====== RECORDS FOR THE TASK
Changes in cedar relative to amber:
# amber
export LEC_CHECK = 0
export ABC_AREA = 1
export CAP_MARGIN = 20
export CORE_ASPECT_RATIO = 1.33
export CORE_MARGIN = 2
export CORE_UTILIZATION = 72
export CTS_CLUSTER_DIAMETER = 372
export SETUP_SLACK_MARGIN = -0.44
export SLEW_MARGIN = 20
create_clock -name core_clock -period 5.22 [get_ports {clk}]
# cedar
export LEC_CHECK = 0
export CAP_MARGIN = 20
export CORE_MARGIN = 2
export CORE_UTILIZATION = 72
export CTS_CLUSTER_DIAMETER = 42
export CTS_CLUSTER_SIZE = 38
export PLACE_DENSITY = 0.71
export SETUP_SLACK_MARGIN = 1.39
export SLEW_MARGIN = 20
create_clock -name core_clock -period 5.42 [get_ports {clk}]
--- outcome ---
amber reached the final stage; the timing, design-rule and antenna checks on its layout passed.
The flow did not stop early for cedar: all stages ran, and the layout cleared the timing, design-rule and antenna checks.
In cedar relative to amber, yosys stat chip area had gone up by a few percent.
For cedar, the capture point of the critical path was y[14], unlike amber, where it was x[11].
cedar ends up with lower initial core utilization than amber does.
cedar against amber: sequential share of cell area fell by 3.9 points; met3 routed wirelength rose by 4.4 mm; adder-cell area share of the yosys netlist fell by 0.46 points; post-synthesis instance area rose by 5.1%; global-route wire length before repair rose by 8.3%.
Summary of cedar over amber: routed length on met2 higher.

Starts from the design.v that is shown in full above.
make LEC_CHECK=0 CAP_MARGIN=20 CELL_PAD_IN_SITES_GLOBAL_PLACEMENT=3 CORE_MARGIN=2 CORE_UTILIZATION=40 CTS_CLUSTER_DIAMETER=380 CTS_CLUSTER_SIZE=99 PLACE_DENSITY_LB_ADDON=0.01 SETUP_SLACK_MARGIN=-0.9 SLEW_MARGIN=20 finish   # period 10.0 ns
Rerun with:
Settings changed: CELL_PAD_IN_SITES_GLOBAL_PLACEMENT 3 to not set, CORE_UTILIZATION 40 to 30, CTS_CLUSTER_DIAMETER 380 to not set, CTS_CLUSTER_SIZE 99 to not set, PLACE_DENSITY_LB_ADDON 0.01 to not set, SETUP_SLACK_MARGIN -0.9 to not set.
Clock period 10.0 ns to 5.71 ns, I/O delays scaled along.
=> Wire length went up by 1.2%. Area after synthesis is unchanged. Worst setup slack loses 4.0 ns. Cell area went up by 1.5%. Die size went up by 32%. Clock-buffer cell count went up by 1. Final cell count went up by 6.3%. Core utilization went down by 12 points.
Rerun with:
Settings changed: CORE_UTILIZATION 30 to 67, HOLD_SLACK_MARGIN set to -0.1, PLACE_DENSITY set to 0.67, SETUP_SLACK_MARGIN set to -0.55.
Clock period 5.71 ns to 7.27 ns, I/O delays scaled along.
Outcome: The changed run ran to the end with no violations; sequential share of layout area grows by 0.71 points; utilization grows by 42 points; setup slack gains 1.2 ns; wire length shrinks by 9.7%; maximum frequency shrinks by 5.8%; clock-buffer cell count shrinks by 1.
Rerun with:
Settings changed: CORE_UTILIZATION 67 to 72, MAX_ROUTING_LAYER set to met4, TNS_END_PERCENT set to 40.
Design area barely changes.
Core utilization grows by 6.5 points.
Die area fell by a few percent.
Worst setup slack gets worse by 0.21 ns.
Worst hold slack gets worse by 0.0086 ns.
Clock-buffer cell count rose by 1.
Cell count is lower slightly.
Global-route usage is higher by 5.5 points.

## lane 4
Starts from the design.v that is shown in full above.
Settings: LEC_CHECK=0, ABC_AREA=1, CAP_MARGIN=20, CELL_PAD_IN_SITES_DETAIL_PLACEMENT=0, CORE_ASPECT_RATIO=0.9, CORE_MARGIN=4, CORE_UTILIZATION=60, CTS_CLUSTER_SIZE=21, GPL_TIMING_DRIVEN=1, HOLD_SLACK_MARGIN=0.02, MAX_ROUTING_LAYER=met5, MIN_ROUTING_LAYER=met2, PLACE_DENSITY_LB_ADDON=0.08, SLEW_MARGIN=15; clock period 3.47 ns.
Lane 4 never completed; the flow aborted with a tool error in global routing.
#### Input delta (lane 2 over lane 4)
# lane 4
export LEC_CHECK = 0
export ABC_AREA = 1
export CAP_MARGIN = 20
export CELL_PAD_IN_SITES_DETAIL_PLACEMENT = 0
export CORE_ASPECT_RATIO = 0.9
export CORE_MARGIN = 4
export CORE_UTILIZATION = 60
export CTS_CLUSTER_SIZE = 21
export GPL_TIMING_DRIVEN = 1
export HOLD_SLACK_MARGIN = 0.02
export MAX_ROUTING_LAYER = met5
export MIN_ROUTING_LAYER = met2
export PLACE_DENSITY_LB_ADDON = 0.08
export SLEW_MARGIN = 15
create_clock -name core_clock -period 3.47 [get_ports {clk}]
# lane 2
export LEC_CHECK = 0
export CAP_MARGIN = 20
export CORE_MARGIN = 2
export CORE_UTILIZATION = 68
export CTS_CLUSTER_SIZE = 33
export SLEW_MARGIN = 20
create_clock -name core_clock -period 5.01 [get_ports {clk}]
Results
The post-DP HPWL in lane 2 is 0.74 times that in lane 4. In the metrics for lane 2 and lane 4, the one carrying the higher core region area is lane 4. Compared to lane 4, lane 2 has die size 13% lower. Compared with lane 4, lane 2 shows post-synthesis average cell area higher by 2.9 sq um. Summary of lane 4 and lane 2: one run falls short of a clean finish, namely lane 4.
============
====== RECORDS FOR THE TASK
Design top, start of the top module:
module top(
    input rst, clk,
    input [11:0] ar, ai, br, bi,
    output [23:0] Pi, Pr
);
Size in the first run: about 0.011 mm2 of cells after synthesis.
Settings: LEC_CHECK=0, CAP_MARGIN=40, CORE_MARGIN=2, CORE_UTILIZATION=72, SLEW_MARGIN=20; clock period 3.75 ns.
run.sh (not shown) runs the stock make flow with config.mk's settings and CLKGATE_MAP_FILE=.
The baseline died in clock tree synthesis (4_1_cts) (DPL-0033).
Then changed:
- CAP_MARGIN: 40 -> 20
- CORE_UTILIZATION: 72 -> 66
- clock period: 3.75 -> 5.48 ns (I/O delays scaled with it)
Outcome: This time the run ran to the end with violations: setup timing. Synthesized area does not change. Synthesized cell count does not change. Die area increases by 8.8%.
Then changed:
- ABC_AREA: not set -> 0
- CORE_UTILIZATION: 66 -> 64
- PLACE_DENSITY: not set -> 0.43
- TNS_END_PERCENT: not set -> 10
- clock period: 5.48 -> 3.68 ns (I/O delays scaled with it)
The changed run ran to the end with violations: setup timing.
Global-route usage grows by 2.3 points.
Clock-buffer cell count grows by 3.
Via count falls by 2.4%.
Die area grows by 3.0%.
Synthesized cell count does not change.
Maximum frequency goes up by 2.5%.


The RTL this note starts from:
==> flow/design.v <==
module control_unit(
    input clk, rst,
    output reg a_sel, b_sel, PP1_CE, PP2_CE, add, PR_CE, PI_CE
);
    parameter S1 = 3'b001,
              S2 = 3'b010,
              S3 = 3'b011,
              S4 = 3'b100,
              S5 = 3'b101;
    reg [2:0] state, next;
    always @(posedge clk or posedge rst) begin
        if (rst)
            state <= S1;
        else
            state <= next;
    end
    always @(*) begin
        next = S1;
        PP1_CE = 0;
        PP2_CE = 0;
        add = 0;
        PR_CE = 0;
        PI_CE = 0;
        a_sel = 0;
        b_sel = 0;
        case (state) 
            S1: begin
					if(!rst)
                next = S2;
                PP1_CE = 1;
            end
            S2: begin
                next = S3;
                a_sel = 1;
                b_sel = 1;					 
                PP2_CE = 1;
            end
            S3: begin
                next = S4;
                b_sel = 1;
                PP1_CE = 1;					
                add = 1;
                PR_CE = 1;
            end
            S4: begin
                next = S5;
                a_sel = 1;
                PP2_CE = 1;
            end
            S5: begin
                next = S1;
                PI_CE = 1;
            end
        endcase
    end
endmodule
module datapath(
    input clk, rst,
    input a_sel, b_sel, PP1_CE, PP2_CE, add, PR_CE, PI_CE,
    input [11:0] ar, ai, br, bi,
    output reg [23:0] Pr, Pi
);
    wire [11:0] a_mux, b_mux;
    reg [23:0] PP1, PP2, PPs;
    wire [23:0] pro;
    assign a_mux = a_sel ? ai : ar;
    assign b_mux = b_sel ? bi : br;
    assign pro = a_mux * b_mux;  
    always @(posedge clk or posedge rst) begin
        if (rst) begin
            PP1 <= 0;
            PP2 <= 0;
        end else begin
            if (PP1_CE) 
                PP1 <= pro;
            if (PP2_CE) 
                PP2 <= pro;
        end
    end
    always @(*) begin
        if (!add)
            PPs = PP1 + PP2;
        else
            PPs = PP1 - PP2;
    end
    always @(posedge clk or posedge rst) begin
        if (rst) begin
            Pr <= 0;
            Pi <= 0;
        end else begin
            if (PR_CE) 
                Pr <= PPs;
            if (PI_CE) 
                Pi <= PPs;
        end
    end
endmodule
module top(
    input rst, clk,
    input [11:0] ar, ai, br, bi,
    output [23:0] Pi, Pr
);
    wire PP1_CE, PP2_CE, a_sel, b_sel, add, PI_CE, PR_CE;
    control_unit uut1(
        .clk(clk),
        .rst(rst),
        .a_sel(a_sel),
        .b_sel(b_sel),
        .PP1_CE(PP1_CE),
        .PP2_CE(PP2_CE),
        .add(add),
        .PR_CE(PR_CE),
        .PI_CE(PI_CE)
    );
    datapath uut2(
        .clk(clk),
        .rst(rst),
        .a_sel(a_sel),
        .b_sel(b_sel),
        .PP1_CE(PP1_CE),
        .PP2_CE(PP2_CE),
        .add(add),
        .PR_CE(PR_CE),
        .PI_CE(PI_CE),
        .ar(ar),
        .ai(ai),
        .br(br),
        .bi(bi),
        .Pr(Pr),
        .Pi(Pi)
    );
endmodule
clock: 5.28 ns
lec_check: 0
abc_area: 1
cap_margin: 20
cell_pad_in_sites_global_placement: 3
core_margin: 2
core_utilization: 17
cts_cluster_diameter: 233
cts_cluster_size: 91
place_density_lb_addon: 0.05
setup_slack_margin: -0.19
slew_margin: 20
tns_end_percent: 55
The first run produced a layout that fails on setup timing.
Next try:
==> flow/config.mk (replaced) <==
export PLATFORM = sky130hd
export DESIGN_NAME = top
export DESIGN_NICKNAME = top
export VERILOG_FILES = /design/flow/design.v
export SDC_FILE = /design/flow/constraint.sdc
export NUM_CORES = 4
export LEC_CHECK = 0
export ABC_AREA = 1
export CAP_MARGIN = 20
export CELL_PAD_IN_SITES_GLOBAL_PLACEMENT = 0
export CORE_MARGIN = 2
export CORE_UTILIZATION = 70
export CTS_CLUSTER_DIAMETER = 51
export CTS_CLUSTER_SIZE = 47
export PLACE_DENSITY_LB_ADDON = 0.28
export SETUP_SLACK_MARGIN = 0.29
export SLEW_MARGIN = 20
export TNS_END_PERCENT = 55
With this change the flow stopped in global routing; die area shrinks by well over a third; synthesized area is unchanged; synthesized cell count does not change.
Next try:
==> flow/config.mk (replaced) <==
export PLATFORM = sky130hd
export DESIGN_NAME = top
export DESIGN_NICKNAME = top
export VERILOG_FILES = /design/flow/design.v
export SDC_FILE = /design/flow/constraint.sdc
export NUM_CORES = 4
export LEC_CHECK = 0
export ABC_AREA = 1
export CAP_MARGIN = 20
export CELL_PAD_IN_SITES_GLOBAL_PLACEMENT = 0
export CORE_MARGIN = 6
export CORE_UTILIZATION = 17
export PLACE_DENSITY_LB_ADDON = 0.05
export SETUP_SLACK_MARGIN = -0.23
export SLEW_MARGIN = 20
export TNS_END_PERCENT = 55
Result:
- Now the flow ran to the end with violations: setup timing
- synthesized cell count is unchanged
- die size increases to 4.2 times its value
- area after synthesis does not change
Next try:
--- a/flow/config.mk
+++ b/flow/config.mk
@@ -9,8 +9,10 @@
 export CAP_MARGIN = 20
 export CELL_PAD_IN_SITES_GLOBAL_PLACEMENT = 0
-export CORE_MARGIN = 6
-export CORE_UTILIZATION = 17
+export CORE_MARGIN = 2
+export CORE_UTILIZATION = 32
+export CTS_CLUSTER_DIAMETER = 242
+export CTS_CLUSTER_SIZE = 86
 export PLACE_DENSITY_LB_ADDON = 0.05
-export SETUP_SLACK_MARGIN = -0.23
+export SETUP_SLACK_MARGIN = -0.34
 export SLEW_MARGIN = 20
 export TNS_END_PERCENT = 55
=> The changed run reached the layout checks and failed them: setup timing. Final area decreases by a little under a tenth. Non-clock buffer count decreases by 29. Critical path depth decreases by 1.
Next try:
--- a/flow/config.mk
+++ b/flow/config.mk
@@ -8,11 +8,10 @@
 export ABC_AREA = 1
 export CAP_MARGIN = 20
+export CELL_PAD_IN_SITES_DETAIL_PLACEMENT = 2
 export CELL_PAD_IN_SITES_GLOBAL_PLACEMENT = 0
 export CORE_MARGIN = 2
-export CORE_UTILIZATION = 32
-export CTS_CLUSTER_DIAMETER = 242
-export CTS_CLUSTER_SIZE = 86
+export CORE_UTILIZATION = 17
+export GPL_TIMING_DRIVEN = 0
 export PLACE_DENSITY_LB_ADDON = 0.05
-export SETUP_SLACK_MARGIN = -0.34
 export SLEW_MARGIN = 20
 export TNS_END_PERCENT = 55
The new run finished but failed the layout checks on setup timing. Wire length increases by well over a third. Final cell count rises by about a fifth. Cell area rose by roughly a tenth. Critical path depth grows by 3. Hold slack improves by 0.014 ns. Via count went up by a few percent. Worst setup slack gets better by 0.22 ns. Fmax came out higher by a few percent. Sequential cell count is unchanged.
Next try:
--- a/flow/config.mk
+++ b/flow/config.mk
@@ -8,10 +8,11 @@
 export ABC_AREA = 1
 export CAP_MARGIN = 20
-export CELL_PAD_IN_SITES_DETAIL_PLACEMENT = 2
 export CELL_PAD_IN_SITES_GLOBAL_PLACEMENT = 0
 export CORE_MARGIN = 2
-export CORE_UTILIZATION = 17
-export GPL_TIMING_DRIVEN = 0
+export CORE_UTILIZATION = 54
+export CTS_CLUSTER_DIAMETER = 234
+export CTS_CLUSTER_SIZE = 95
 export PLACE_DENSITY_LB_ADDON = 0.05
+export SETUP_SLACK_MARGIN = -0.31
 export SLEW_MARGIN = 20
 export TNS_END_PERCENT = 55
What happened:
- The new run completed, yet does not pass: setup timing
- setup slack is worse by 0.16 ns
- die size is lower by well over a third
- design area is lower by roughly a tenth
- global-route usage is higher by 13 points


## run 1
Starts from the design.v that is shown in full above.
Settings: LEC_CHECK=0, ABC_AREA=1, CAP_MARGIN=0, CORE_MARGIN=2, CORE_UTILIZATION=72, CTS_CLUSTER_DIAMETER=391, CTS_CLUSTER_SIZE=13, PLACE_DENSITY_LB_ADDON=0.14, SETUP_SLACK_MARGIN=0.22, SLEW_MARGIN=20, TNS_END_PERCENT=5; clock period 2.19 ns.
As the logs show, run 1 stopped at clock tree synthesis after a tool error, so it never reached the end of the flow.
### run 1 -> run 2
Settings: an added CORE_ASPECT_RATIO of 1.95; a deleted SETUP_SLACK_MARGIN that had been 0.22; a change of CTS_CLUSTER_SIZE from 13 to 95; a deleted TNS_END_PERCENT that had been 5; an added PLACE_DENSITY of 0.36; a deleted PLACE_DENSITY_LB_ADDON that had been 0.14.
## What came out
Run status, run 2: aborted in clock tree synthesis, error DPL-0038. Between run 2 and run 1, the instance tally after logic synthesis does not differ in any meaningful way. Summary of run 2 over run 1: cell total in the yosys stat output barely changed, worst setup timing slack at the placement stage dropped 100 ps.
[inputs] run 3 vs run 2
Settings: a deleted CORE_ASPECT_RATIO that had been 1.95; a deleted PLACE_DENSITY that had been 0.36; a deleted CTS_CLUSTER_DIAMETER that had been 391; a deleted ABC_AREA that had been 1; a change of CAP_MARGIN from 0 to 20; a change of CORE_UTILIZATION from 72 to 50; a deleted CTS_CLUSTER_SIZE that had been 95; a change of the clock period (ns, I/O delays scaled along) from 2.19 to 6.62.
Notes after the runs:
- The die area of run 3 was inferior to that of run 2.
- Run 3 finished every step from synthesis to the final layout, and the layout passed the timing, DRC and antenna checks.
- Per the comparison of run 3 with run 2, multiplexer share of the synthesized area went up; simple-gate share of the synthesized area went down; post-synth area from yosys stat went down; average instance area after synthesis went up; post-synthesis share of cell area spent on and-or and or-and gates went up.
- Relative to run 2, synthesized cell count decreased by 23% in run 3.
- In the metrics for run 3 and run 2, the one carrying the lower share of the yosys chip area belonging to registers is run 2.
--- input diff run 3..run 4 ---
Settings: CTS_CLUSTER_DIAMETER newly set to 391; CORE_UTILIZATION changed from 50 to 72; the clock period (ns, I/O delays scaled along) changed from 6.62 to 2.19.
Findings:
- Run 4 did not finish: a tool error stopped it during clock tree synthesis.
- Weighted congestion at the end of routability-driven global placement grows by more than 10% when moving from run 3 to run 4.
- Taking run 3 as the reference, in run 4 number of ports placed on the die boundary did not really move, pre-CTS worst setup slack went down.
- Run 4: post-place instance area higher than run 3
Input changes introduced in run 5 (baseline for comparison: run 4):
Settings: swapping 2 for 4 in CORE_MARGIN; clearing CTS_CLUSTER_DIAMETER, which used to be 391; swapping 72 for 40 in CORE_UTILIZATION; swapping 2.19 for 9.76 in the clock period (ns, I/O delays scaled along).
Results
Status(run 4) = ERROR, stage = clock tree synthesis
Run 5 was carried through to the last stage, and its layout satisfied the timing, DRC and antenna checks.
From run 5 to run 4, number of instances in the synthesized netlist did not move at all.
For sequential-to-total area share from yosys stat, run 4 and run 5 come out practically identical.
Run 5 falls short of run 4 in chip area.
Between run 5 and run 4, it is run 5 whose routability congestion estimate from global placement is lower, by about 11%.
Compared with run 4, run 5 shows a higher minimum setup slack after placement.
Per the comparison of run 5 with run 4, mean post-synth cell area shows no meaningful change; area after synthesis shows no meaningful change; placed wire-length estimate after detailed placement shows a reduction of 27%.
============
§ **EXERCISE GOAL**
What lines above hold the word "fell"? Pull each one out.

§ **ANSWER TO THE PROBLEM**
cedar against amber: sequential share of cell area fell by 3.9 points; met3 routed wirelength rose by 4.4 mm; adder-cell area share of the yosys netlist fell by 0.46 points; post-synthesis instance area rose by 5.1%; global-route wire length before repair rose by 8.3%.
Die area fell by a few percent.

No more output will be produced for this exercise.